Here are the file path templates used for the 1000 Functional Connectomes data release, as well as an illustration of the directory structure used for the release:

Anatomical Template:  /path/to/data/{site}/{participant}/anat/mprage_anonymized.nii.gz
Functional Template:  /path/to/data/{site}/{participant}/func/rest.nii.gz
_images/fcon_structure.png

Another example is the file structure used by the ABIDE and ADHD-200 releases:

Anatomical Template:  /path/to/data/{site}/{participant}/{session}/anat_*/mprage.nii.gz
Functional Template:  /path/to/data/{site}/{participant}/{session}/rest_*/rest.nii.gz
_images/abide_adhd_structure.png

A final example is the file structure used by the Enhanced Nathan Kline Institute-Rockland Sample:

Anatomical Template:  /path/to/data/{site}/{participant}/anat/mprage.nii.gz
Functional Template:  /path/to/data/{site}/{participant}/{session}/RfMRI_*/rest.nii.gz
_images/nki-rs_template.png

Users experiencing difficulties defining file path templates may want to re-organize their data to match one of the examples above. If you manually define a file path template and encounter an error when attempting to generate participant lists, please contact us and we will be happy to help.
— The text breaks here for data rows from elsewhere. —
<file path="src/rtl/condflow_pkg.sv">
// condflow shared types: merge FSM state encoding and
// the arbitration helper used by the two-way merge.
package condflow_pkg;

    typedef enum logic [2:0] {
        IDLE  = 3'd0,
        SETUP = 3'd1,
        REQ   = 3'd2,
        RTZ   = 3'd3,
        ACK   = 3'd4
    } state_t;

    // Round-robin pointer value after reset, so the first
    // contention goes to channel 0.
    localparam logic LAST_RST = 1'b1;

    // Winner select: a lone requester wins, contention flips
    // away from whoever was served last.
    function automatic logic pick(
        input logic r0,
        input logic r1,
        input logic last
    );
        if (r0 && r1) begin
            return ~last;
        end
        return r1;
    endfunction

endpackage

</file>
<file path="src/rtl/merge2_sync_sync_bit.sv">
// Single-bit synchronizer: SYNC-deep flop chain with async
// active-low clear; SYNC=0 makes it a plain wire.
module sync_bit #(
    parameter int SYNC = 2
) (
    input  logic clk,
    input  logic rst,
    input  logic d,
    output logic q
);

    generate
        if (SYNC == 0) begin : g_bypass
            logic unused_clk_rst;
            assign unused_clk_rst = clk ^ rst;
            assign q = d;
        end else begin : g_chain
            logic [SYNC-1:0] chain;

            // shift the asynchronous level through the chain
            always_ff @(posedge clk or negedge rst) begin
                if (!rst) begin
                    chain <= '0;
                end else begin
                    chain[0] <= d;
                    for (int i = 1; i < SYNC; i++) begin
                        chain[i] <= chain[i-1];
                    end
                end
            end

            assign q = chain[SYNC-1];
        end
    endgenerate

endmodule

</file>
<file path="src/rtl/merge2_sync.sv">
// Two-way arbitrated four-phase merge with synchronized
// handshakes; every output comes straight from a flop.
module merge2_sync
    import condflow_pkg::*;
#(
    parameter int N    = 1,
    parameter int SYNC = 2
) (
    input  logic         clk,
    input  logic         rst,
    input  logic         r0_i,
    output logic         a0_i,
    input  logic [N-1:0] d0_i,
    input  logic         r1_i,
    output logic         a1_i,
    input  logic [N-1:0] d1_i,
    output logic         r_o,
    input  logic         a_o,
    output logic [N-1:0] d_o,
    output logic         s_o
);

    logic   r0s;
    logic   r1s;
    logic   aos;
    logic   last;
    logic   w;
    logic   rws;
    state_t state;

    sync_bit #(.SYNC(SYNC)) u_sync_r0 (
        .clk (clk),
        .rst (rst),
        .d   (r0_i),
        .q   (r0s)
    );

    sync_bit #(.SYNC(SYNC)) u_sync_r1 (
        .clk (clk),
        .rst (rst),
        .d   (r1_i),
        .q   (r1s)
    );

    sync_bit #(.SYNC(SYNC)) u_sync_ao (
        .clk (clk),
        .rst (rst),
        .d   (a_o),
        .q   (aos)
    );

    // s_o doubles as the latched winner for the whole token
    assign w   = pick(r0s, r1s, last);
    assign rws = s_o ? r1s : r0s;

    // merge handshake sequencer with registered outputs
    always_ff @(posedge clk or negedge rst) begin
        if (!rst) begin
            state <= IDLE;
            last  <= LAST_RST;
            r_o   <= 1'b0;
            a0_i  <= 1'b0;
            a1_i  <= 1'b0;
            d_o   <= '0;
            s_o   <= 1'b0;
        end else begin
            unique case (state)
                IDLE: begin
                    if (r0s || r1s) begin
                        d_o   <= w ? d1_i : d0_i;
                        s_o   <= w;
                        last  <= w;
                        state <= SETUP;
                    end
                end
                SETUP: begin
                    r_o   <= 1'b1;
                    state <= REQ;
                end
                REQ: begin
                    if (aos) begin
                        r_o   <= 1'b0;
                        state <= RTZ;
                    end
                end
                RTZ: begin
                    if (!aos) begin
                        if (s_o) begin
                            a1_i <= 1'b1;
                        end else begin
                            a0_i <= 1'b1;
                        end
                        state <= ACK;
                    end
                end
                ACK: begin
                    if (!rws) begin
                        a0_i  <= 1'b0;
                        a1_i  <= 1'b0;
                        state <= IDLE;
                    end
                end
                default: begin
                    state <= IDLE;
                end
            endcase
        end
    end

endmodule

</file>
Data Configuration File YAML Fields

The data configuration builder GUI or the cpac_data_config_setup.py command line utility will produce a YAML file containing all of the participants and various properties associated with that participant, such as its ID, session number, the location of its resting-state/functional and anatomical scans. Before each participant definition there is a single line with a dash, which indicates that start of the property definitions. Participant properties are indented under this dash. To illustrate, see the sample participant definition below:

-
    subject_id: 'subj_1'
    unique_id: 'session_1'
    anat: '/data/subj_1/session_1/anat_1/mprage.nii.gz'
    func:
      rest_1: '/data/subj_1/session_1/rest_1/rest.nii.gz'
      rest_2: '/data/subj_1/session_1/rest_2/rest.nii.gz'
    scan_parameters:
        tr: '2.5'
        acquisition: 'seq+z'
        reference: '24'
        first_tr: ''
        last_tr: ''

Note that more than one functional scan is defined under the func key (i.e., multiple series), and that individual scan parameters can be defined to override the settings used in the C-PAC pipeline configuration GUI.